─── Study material

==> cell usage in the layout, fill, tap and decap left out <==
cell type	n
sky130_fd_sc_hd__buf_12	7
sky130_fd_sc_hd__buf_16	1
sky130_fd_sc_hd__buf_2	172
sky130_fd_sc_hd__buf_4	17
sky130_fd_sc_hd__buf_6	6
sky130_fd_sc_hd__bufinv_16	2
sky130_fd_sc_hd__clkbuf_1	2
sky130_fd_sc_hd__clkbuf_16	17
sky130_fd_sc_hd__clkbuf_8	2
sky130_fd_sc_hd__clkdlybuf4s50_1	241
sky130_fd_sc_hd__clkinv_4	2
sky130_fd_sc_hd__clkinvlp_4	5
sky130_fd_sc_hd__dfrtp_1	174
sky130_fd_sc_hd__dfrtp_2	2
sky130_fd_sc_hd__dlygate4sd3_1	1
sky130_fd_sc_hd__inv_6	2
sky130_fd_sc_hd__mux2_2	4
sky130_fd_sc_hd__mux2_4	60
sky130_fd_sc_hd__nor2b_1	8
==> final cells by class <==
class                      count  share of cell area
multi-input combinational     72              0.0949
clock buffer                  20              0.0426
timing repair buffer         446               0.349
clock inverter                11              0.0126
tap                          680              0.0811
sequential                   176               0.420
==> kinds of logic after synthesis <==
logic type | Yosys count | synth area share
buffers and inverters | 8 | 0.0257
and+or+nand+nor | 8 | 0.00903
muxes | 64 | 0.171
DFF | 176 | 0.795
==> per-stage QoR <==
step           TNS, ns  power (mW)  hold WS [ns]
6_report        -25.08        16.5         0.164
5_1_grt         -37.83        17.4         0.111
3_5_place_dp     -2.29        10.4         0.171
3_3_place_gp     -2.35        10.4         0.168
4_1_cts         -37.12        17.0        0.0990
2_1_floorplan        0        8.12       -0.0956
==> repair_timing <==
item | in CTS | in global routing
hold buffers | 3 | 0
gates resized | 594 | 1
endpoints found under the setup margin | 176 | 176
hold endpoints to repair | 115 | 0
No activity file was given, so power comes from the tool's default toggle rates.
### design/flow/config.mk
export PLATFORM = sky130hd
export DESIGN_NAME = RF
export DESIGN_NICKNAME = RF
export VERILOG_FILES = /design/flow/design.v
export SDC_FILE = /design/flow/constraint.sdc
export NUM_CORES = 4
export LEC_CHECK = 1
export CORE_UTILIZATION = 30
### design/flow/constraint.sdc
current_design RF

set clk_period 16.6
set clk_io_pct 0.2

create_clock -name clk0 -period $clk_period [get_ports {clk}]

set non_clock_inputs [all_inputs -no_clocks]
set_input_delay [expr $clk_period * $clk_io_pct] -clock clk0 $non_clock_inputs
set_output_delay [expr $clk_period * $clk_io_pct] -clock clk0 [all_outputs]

──────
─── Study material

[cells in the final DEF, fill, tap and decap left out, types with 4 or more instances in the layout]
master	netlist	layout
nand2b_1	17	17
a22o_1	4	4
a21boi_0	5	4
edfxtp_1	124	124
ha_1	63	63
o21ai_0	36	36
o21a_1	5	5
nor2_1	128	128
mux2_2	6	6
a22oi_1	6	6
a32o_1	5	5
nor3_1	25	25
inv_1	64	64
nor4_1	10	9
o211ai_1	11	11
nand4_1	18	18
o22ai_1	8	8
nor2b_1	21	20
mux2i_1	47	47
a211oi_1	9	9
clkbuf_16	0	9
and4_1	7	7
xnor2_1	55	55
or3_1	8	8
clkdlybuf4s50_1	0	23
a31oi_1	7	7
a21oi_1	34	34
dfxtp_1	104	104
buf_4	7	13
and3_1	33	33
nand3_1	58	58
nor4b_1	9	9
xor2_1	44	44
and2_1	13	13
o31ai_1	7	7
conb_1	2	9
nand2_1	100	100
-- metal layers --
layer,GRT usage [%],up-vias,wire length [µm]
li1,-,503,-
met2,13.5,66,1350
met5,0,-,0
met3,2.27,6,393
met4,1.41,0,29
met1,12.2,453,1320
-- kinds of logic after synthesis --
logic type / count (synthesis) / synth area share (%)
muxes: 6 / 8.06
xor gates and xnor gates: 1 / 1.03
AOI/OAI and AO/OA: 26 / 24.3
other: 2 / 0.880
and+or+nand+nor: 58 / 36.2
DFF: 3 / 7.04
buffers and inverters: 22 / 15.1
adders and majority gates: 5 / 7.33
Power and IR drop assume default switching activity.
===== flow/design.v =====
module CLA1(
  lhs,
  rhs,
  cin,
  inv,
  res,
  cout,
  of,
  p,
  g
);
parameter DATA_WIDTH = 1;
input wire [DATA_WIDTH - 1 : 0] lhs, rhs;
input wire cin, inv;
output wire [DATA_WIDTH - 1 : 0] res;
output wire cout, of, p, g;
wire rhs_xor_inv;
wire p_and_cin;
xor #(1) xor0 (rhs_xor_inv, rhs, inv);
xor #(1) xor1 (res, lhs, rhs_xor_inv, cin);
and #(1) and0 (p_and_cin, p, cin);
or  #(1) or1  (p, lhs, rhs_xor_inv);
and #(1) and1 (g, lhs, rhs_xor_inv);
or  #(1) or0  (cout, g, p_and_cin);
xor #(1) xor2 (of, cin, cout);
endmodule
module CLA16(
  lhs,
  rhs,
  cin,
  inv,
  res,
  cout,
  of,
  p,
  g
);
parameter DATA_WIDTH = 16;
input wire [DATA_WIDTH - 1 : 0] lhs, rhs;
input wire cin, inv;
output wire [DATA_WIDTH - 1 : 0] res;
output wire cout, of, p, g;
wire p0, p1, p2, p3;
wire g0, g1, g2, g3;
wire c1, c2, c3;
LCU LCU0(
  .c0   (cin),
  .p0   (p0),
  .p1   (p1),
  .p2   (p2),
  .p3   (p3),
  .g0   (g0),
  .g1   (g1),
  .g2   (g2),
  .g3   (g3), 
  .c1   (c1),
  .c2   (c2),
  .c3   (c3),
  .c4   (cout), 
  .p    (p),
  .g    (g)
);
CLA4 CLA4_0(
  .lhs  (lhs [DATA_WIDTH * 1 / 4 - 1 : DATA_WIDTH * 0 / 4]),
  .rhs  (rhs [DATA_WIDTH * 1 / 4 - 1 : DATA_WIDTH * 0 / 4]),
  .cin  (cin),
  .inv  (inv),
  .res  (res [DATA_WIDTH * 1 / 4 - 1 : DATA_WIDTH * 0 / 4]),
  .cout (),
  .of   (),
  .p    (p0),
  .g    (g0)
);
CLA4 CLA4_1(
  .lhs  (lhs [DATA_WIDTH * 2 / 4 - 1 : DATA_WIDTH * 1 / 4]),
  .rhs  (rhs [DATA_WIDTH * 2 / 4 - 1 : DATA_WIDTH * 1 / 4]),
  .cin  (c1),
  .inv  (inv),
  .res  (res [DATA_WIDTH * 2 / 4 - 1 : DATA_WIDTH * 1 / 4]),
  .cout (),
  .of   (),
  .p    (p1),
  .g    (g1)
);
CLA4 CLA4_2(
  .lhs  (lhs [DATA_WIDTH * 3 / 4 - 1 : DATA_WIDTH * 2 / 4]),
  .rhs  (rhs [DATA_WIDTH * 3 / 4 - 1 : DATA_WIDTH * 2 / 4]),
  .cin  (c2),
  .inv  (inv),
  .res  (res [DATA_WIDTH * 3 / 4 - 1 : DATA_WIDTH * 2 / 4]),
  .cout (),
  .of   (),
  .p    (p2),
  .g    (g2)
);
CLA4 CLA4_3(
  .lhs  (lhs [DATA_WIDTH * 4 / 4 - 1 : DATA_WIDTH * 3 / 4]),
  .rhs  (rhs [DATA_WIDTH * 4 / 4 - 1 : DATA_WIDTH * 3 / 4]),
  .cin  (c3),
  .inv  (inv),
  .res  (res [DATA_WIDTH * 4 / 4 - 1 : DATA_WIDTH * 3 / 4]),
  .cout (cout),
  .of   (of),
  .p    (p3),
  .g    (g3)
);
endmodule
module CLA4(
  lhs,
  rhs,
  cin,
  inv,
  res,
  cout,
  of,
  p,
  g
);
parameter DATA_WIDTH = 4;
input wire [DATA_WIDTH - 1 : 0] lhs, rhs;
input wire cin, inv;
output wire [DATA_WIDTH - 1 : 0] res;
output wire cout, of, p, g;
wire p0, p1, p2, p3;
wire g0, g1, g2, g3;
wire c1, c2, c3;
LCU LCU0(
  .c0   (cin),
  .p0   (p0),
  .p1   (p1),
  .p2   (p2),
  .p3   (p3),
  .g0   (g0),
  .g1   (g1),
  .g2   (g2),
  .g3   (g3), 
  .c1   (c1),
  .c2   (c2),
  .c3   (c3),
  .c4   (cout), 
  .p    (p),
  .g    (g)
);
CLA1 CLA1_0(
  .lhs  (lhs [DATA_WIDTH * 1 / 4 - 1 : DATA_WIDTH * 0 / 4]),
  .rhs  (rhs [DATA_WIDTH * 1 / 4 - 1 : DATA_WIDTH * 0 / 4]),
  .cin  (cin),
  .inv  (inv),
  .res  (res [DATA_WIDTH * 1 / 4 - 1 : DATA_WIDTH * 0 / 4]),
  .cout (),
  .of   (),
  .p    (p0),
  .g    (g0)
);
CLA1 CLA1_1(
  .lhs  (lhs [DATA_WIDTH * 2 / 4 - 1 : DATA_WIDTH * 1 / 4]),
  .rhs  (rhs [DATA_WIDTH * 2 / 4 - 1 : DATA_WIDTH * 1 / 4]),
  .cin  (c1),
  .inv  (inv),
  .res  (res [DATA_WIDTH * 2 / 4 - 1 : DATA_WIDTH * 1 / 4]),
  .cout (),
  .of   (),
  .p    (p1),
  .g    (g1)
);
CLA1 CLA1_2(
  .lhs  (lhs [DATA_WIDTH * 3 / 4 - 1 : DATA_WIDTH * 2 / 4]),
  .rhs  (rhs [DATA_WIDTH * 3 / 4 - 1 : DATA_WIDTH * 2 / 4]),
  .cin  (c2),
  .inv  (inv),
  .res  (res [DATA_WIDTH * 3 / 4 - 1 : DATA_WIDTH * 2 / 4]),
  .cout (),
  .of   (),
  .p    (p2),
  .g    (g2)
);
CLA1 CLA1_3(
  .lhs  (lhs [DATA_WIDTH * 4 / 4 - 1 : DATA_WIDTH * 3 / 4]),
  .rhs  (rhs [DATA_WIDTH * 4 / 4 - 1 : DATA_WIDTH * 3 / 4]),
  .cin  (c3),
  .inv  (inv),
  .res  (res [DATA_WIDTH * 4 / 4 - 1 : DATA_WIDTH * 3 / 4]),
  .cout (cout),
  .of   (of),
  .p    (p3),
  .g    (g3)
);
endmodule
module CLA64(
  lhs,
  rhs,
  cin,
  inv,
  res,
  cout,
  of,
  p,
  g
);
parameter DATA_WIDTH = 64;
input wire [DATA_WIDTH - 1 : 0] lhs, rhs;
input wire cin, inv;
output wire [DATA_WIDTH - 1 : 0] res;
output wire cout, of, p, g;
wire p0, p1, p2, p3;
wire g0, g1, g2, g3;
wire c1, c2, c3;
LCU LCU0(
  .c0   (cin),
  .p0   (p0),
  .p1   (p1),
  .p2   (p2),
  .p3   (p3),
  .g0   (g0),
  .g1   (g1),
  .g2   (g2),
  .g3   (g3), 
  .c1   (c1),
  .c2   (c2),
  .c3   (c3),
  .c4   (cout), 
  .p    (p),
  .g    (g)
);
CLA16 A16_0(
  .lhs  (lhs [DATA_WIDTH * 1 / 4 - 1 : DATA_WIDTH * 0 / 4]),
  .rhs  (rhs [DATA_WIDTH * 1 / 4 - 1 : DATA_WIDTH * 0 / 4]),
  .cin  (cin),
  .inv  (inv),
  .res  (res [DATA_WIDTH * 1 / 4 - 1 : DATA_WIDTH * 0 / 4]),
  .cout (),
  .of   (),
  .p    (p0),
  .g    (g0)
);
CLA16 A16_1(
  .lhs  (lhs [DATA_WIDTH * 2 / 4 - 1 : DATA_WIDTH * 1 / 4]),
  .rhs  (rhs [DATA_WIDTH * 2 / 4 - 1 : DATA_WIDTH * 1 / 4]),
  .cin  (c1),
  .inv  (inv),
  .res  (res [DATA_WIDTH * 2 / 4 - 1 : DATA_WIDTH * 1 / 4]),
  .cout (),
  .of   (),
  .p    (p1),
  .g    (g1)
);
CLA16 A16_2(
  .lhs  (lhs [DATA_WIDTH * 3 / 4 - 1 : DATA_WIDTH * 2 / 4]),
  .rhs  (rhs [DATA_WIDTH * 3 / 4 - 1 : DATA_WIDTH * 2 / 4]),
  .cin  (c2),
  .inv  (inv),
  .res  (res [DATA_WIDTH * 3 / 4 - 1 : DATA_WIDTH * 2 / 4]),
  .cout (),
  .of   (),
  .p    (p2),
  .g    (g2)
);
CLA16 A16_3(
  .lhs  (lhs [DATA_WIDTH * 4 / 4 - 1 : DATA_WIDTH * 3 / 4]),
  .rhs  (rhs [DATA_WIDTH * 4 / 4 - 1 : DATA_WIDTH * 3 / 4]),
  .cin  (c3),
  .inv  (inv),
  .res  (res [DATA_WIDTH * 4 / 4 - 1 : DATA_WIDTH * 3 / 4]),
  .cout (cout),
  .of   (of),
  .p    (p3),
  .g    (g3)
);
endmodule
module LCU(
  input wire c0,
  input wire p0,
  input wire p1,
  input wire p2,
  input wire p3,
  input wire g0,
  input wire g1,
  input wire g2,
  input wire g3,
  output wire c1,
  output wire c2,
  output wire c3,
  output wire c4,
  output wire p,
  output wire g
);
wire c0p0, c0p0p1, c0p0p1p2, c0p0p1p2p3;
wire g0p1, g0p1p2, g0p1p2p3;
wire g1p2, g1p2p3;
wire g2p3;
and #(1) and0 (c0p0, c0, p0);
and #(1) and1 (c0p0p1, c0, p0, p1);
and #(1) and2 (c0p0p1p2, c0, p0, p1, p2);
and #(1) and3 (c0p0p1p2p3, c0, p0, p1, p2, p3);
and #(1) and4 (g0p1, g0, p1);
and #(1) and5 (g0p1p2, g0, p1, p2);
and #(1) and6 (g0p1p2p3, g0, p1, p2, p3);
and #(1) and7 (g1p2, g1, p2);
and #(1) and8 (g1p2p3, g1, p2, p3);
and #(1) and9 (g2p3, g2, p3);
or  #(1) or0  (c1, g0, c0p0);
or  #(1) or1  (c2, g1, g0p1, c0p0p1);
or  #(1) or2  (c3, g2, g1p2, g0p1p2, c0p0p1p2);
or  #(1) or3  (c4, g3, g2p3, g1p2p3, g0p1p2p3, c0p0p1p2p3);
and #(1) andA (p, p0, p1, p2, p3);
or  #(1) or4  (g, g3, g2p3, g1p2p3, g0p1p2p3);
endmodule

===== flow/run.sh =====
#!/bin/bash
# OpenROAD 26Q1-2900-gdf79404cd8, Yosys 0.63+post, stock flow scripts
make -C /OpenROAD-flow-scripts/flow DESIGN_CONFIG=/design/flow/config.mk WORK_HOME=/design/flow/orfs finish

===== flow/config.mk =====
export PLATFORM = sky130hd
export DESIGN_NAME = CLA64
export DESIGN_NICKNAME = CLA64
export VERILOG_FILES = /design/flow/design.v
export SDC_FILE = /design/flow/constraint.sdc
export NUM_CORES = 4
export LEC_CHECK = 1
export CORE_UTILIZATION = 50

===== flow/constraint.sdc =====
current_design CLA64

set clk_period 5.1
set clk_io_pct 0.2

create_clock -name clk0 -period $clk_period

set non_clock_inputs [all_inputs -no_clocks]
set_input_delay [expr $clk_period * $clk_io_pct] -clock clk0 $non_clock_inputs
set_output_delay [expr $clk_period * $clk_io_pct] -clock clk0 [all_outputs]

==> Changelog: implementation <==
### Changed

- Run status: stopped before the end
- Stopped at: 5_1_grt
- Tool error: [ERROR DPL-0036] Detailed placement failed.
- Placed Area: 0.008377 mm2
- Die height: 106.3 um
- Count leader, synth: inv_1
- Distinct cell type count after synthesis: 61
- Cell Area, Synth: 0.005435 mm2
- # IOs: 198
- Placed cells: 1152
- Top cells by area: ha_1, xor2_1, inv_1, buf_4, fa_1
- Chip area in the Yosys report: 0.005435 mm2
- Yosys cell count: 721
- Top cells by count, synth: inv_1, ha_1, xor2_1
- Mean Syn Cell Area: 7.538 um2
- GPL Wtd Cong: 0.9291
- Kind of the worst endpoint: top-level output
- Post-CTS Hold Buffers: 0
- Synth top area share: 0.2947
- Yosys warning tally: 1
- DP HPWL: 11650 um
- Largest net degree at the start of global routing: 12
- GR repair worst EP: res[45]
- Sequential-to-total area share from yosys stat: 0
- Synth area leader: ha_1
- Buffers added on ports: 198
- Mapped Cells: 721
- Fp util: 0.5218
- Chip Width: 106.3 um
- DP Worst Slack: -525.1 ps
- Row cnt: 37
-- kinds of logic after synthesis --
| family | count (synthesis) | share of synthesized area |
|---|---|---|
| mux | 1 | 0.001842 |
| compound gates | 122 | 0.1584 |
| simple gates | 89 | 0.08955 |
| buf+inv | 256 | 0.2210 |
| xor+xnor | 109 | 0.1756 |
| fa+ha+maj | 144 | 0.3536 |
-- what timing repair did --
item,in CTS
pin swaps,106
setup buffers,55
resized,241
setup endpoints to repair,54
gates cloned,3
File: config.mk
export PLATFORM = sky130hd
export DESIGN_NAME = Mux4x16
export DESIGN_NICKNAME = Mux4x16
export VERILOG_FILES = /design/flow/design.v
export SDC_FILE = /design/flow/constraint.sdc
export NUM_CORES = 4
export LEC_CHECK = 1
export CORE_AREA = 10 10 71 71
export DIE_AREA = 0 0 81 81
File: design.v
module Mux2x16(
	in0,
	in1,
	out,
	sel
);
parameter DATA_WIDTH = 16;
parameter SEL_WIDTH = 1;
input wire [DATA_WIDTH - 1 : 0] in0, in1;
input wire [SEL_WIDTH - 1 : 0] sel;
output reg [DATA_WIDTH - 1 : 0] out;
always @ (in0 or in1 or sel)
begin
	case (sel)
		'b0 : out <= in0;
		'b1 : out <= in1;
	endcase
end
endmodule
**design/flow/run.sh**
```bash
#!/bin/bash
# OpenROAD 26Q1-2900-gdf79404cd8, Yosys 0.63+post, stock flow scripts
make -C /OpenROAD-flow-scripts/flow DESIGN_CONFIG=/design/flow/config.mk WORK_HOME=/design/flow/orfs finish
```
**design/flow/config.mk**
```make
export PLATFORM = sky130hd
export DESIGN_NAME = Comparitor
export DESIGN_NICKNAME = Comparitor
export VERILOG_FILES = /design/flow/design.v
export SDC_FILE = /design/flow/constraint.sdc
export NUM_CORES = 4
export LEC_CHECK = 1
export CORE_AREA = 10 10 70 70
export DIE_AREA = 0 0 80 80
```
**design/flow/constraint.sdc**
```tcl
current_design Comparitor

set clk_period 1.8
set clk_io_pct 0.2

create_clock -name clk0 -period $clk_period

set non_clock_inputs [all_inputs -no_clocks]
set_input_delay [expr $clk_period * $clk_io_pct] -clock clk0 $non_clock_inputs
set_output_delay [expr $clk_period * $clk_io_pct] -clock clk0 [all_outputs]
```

──────

→ Directions
Only the lines containing the word "left" should be returned from the data above.

→ Answer box
==> cell usage in the layout, fill, tap and decap left out <==
[cells in the final DEF, fill, tap and decap left out, types with 4 or more instances in the layout]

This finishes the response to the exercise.